TASK DETAILS:
Could you tally the lines in the listing below that include the word "simple"? Respond with the total alone.
====================
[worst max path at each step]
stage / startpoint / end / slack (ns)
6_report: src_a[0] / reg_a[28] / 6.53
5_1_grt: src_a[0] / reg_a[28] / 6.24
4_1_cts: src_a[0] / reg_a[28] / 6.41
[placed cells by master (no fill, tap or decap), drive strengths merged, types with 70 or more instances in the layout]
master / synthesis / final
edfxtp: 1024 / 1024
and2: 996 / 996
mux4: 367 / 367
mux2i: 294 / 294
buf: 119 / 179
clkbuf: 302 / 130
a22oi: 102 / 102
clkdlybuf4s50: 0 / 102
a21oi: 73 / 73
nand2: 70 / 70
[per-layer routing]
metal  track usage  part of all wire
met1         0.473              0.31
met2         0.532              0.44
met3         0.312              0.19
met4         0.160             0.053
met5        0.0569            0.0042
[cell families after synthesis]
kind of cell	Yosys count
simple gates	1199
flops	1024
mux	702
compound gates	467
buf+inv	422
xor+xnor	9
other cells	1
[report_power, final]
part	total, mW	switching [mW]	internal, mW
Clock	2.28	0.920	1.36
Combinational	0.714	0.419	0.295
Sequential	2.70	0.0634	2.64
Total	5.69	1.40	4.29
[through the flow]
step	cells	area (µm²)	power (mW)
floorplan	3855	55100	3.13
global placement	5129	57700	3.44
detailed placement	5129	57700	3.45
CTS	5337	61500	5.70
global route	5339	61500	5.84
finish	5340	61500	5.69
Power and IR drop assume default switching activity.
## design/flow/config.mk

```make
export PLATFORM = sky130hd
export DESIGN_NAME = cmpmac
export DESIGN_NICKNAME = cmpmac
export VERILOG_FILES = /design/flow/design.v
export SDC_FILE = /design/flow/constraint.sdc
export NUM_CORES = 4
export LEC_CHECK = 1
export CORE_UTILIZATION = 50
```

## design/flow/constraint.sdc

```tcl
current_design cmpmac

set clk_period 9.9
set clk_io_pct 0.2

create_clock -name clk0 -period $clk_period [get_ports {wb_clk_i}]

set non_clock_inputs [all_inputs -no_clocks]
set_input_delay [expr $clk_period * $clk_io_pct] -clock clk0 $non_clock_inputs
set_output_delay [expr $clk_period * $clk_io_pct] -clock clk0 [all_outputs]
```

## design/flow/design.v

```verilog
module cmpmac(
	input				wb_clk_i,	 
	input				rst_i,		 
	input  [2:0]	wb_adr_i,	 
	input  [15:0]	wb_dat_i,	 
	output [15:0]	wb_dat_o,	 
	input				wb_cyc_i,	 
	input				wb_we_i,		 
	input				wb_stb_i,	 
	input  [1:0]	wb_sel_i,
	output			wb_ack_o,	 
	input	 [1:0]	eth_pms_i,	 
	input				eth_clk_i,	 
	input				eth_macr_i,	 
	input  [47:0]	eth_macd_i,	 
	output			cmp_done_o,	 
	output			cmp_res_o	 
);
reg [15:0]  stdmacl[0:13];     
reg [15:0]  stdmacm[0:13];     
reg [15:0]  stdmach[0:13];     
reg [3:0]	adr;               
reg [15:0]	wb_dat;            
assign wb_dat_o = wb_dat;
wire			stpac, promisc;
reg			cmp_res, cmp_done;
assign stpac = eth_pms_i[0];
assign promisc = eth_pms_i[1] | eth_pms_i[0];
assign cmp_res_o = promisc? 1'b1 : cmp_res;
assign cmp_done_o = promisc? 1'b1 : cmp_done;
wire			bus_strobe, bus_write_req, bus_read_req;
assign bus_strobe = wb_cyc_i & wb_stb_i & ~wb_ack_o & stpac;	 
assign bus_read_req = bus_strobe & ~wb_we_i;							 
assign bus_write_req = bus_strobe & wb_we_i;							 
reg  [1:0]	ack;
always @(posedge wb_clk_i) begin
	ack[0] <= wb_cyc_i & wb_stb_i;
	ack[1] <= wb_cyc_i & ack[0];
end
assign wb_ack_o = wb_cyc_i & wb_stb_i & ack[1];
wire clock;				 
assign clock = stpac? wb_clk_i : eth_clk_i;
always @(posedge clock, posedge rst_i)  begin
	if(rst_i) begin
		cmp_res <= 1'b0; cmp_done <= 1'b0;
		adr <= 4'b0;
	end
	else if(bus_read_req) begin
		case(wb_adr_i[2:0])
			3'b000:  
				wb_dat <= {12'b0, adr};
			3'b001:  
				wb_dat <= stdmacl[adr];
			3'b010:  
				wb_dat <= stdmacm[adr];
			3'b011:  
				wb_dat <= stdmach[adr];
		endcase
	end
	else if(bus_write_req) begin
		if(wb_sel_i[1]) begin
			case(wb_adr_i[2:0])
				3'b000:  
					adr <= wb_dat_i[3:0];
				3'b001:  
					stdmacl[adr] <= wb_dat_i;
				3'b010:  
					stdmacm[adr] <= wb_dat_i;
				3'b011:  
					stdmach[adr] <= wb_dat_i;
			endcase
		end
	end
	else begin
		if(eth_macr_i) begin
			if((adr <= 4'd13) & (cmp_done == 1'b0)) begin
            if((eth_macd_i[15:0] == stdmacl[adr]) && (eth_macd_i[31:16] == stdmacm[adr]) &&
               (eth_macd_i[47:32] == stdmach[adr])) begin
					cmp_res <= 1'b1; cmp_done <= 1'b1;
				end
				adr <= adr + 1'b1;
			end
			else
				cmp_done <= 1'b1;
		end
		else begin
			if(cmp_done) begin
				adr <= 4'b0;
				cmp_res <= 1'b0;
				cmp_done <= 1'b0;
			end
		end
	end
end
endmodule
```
====================
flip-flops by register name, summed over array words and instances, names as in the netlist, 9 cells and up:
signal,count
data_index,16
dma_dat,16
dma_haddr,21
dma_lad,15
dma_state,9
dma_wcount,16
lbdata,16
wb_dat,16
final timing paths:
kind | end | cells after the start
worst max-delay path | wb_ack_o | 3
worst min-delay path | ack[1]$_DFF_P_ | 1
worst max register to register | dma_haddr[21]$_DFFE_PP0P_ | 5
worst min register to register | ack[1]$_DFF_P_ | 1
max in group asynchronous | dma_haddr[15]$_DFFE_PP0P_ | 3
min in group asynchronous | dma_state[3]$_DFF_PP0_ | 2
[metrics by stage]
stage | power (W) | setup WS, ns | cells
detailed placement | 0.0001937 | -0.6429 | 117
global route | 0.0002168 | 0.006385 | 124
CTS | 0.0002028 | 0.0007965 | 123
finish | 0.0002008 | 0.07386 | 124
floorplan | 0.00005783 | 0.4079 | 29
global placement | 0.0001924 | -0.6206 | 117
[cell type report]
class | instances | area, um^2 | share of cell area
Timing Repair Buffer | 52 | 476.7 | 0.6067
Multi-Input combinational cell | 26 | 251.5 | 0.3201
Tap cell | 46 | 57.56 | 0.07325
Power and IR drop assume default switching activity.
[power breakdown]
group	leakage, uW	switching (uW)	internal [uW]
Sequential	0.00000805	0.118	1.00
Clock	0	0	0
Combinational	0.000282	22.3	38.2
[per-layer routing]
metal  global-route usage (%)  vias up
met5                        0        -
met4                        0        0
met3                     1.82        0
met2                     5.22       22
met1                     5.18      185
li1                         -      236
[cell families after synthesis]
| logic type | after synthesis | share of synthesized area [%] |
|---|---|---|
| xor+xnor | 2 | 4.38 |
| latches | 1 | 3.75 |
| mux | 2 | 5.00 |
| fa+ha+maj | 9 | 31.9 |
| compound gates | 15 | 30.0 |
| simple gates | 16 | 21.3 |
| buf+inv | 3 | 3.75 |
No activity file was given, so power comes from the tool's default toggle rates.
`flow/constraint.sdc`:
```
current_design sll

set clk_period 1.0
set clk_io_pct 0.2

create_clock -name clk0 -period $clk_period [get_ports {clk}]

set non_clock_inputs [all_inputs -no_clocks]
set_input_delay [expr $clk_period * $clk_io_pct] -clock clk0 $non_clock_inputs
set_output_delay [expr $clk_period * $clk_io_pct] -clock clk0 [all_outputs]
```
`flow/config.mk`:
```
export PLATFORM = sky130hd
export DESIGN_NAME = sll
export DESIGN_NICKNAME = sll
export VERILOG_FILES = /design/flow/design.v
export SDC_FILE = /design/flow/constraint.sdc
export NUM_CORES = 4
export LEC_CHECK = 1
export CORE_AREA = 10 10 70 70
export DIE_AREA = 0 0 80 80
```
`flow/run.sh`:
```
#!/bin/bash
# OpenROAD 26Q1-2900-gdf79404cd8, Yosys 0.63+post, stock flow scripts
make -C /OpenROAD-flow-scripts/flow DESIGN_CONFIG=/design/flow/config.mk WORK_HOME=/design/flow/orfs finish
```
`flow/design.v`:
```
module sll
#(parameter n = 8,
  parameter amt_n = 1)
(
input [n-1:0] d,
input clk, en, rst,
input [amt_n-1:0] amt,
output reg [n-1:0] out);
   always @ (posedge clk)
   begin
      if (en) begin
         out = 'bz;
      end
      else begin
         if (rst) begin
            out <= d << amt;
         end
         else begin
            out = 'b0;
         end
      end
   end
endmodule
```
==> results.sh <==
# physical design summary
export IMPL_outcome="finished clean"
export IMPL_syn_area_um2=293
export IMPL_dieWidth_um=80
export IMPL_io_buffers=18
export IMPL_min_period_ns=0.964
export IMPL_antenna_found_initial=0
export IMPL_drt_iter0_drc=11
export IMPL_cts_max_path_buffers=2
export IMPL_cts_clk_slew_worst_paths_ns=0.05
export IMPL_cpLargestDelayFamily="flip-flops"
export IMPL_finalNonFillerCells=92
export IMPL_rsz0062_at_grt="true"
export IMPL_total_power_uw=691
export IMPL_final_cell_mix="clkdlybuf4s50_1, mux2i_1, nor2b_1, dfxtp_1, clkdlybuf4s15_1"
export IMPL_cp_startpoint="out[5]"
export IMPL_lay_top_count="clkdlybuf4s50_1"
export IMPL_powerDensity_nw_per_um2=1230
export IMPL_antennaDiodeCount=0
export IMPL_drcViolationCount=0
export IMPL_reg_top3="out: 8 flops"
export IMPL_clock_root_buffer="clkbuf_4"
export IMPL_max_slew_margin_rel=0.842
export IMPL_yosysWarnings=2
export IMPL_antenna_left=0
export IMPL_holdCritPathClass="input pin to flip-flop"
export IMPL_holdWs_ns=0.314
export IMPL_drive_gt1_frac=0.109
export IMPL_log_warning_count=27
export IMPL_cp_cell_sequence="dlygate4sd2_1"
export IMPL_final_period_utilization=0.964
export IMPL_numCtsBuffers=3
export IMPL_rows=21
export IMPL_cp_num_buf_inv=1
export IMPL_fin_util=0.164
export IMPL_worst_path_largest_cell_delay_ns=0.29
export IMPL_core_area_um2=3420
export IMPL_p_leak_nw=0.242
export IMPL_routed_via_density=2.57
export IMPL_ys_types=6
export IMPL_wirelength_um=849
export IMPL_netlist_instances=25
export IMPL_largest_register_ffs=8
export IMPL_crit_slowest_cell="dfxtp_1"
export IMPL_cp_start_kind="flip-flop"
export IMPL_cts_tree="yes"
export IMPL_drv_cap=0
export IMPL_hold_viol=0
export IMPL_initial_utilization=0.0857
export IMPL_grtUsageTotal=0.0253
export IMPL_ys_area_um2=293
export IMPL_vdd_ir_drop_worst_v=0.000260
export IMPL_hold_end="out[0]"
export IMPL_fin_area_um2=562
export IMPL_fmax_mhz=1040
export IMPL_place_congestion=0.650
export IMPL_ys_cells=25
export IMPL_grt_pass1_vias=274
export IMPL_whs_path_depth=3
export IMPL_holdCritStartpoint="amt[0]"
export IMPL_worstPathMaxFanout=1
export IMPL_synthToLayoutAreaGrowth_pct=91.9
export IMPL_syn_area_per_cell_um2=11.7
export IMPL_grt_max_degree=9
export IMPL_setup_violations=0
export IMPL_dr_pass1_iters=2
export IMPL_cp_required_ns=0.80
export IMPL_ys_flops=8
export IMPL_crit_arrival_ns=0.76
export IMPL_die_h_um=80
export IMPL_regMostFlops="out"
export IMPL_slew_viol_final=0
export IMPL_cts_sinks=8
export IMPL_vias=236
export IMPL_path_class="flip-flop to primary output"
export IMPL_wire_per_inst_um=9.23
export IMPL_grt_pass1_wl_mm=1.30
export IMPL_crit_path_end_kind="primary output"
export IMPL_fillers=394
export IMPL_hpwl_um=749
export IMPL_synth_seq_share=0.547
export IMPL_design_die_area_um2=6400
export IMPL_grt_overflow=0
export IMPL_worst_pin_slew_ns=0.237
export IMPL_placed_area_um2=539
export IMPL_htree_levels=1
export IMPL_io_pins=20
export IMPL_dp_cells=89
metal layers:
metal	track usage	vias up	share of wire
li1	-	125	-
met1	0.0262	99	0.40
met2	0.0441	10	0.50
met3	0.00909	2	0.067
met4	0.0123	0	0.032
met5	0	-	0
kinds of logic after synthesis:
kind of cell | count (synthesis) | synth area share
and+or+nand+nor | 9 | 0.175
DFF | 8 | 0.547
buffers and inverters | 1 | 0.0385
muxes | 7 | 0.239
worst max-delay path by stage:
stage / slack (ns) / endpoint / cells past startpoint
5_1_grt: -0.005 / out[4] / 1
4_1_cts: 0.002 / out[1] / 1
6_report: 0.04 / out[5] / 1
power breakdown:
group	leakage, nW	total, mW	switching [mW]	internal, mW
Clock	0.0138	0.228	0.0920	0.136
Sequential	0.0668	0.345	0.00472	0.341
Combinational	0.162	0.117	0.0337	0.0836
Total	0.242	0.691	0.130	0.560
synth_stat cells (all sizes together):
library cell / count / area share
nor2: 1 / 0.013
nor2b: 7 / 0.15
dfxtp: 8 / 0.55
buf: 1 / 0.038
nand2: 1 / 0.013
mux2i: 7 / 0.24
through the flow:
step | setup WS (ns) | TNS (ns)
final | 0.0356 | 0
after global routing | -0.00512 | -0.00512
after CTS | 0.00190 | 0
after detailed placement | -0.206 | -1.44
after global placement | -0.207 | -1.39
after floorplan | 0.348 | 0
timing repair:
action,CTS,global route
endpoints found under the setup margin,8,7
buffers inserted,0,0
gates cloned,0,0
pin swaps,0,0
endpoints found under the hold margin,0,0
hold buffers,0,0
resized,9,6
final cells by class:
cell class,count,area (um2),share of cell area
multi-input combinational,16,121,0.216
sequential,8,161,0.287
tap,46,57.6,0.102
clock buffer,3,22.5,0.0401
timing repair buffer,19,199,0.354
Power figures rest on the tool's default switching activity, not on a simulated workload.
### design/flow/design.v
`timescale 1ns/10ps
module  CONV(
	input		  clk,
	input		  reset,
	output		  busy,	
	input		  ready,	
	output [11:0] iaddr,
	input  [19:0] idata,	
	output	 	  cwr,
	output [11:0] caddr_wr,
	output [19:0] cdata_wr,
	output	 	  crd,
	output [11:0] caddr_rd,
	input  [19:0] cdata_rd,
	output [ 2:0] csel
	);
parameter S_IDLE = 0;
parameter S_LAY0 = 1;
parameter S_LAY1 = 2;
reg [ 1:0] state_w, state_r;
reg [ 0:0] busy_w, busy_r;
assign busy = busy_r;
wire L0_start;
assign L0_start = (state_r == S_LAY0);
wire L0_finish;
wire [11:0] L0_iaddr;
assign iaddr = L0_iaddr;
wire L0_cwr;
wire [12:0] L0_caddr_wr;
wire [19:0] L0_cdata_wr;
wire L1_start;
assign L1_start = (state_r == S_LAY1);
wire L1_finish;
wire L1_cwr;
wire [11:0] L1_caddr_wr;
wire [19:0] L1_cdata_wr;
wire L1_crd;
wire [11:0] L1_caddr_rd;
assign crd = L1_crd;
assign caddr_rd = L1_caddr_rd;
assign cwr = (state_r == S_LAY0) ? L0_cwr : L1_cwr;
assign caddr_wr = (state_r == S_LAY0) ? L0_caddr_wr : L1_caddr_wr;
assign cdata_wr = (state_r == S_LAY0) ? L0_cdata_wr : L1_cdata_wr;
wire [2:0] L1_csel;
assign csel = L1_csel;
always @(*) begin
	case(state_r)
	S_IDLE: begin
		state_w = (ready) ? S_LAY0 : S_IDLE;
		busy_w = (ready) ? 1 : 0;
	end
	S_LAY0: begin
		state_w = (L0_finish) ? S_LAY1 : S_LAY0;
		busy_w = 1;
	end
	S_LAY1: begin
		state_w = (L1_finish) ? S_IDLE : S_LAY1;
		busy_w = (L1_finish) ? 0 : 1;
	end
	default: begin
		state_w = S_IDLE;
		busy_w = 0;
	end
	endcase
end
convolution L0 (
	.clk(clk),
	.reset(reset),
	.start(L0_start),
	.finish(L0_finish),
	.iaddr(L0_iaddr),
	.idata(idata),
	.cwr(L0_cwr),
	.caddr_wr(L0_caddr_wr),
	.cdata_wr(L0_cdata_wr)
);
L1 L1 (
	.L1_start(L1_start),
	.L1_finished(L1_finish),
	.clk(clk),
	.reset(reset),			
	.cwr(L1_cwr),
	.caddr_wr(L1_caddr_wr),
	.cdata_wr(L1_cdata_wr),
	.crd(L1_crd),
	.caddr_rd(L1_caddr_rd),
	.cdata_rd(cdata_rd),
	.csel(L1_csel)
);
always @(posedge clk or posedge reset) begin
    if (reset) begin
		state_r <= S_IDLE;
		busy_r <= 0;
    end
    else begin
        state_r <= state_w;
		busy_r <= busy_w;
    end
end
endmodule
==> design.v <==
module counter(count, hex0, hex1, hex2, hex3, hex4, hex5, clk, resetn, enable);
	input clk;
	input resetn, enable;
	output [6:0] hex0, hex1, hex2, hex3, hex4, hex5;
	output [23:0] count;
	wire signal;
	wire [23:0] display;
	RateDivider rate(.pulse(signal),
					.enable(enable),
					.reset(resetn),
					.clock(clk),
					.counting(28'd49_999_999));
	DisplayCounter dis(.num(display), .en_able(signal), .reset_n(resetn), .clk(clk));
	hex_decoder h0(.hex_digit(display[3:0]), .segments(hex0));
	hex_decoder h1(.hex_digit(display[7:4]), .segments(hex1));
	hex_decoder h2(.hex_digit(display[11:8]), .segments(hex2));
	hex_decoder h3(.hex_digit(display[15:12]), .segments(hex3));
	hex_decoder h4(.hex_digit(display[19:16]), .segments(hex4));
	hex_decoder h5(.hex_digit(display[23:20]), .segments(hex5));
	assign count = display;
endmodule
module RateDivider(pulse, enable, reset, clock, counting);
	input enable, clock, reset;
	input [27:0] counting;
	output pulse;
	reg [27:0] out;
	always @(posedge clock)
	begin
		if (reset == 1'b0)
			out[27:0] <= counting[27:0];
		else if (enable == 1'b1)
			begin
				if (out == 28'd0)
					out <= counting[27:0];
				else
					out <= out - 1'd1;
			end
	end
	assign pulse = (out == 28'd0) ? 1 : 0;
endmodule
====================
REPLY TO THE EXERCISE:
2